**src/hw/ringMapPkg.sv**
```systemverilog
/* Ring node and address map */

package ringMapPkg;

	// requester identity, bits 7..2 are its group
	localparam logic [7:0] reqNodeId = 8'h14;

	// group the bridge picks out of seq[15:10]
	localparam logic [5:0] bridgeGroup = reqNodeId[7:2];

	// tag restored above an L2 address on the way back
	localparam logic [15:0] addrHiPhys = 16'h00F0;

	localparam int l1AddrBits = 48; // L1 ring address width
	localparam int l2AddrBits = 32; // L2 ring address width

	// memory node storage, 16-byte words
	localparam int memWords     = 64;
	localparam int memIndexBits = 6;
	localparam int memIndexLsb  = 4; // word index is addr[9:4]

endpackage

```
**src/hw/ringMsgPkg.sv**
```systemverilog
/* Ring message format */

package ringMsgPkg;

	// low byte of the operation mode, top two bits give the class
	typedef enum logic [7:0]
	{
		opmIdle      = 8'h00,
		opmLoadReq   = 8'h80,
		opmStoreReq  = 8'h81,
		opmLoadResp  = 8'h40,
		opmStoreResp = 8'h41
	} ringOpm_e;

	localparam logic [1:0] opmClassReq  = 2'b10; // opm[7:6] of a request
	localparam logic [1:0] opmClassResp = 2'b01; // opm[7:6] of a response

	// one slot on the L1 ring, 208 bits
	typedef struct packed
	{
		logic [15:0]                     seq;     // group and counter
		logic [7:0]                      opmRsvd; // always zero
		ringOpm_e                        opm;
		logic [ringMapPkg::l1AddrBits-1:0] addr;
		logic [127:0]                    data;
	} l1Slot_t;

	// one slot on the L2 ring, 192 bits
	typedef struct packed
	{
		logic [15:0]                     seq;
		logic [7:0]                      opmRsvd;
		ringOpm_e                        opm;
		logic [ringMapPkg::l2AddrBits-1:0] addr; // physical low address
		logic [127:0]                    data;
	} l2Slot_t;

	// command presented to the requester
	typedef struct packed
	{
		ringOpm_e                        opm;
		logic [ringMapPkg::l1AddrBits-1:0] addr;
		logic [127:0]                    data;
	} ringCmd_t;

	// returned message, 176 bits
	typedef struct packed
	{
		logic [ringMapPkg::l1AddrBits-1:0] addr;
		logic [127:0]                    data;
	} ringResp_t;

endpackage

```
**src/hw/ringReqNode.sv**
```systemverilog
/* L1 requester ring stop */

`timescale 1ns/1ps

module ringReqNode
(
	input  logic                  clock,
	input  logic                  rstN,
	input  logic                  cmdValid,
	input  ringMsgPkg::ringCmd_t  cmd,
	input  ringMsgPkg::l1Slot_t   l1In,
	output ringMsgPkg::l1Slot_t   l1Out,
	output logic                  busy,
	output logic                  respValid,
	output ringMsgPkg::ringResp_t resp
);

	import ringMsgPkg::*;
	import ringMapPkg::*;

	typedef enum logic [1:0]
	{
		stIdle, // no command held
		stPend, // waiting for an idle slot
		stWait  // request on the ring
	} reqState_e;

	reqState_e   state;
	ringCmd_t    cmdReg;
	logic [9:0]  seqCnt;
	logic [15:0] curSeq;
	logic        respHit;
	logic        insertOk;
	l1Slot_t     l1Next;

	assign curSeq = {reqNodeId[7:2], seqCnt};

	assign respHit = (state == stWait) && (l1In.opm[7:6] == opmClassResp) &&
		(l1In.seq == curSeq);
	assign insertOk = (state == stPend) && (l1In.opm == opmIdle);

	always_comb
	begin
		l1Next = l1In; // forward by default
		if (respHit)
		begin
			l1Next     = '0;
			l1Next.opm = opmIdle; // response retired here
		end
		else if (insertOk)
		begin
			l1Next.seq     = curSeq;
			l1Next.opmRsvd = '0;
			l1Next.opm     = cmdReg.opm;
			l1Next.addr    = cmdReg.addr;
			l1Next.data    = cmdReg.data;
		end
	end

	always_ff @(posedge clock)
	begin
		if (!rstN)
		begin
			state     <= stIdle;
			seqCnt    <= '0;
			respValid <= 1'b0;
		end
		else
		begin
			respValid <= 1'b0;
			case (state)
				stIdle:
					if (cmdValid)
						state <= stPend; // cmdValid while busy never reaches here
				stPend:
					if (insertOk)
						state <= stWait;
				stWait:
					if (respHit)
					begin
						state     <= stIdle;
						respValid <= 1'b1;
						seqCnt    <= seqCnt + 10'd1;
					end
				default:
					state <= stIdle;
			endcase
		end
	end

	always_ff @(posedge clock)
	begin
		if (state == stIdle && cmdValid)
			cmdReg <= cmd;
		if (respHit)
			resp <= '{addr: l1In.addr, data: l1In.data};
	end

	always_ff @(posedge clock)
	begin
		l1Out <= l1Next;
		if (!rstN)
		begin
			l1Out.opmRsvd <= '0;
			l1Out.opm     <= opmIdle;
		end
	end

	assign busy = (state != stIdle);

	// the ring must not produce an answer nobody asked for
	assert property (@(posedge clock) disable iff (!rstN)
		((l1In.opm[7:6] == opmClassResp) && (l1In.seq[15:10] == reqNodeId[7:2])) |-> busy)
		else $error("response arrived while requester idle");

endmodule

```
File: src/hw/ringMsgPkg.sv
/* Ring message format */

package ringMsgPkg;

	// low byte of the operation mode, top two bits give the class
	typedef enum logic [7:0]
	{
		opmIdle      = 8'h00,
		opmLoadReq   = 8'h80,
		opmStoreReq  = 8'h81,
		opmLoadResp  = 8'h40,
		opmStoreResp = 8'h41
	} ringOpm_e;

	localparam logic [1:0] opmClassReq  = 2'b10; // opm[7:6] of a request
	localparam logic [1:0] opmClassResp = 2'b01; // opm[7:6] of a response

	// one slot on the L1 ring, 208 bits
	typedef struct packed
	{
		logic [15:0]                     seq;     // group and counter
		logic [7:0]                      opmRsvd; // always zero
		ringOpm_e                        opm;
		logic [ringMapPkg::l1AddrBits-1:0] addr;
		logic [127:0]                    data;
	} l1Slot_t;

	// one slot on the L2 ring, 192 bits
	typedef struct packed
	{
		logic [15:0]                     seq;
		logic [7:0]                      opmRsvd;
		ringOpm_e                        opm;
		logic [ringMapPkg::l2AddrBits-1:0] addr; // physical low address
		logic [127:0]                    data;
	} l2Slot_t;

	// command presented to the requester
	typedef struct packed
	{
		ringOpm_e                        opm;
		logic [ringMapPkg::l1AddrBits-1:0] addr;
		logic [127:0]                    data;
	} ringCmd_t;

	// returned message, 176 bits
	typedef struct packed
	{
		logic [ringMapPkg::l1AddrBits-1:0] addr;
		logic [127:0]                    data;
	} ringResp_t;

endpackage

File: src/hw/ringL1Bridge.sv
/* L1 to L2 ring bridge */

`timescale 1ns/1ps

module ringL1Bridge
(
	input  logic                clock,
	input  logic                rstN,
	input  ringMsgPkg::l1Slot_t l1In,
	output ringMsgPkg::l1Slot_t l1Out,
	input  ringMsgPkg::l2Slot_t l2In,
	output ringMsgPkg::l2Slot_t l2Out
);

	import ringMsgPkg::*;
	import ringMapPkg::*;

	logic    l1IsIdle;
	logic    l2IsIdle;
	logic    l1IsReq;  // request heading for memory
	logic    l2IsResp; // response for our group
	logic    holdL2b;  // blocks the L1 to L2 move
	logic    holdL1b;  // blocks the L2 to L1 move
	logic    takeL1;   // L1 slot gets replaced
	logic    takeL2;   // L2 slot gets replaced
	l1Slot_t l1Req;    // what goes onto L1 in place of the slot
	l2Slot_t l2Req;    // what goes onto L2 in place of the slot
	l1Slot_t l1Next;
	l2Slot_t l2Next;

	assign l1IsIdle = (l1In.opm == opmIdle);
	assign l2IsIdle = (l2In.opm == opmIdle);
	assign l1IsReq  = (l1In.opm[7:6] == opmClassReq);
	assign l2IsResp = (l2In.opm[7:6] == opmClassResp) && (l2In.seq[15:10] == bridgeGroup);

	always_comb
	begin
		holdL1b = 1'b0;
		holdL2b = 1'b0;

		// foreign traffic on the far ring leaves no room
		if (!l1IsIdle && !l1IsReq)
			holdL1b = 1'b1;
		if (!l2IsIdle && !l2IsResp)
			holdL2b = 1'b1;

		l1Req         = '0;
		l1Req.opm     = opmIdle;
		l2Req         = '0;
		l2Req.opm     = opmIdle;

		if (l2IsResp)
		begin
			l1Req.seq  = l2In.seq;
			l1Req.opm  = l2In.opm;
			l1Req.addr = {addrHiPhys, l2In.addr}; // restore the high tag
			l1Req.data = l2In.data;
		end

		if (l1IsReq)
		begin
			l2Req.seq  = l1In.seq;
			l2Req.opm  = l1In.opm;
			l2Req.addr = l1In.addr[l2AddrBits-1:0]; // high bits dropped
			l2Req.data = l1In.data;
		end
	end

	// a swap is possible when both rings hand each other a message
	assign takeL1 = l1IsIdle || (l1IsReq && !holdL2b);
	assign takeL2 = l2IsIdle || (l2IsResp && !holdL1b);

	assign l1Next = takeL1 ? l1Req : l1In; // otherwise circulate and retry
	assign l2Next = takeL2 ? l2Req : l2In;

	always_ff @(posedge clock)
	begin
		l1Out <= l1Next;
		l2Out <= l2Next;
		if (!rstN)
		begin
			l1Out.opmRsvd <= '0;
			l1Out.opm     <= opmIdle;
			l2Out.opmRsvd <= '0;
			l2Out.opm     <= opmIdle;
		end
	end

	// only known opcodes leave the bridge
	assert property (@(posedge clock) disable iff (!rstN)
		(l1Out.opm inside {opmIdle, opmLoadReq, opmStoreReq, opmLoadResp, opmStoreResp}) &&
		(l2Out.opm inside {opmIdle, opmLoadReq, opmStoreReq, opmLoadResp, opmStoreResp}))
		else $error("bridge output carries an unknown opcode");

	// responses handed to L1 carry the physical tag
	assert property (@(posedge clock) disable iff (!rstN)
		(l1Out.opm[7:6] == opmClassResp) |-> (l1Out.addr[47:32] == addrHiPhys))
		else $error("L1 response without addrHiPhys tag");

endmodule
******************************
§ YOUR TASK:
Wherever the string "respHit" appears in the entries, copy that line.

§ RESPONSE TO THIS EXERCISE:
	logic        respHit;
	assign respHit = (state == stWait) && (l1In.opm[7:6] == opmClassResp) &&
		if (respHit)
					if (respHit)
		if (respHit)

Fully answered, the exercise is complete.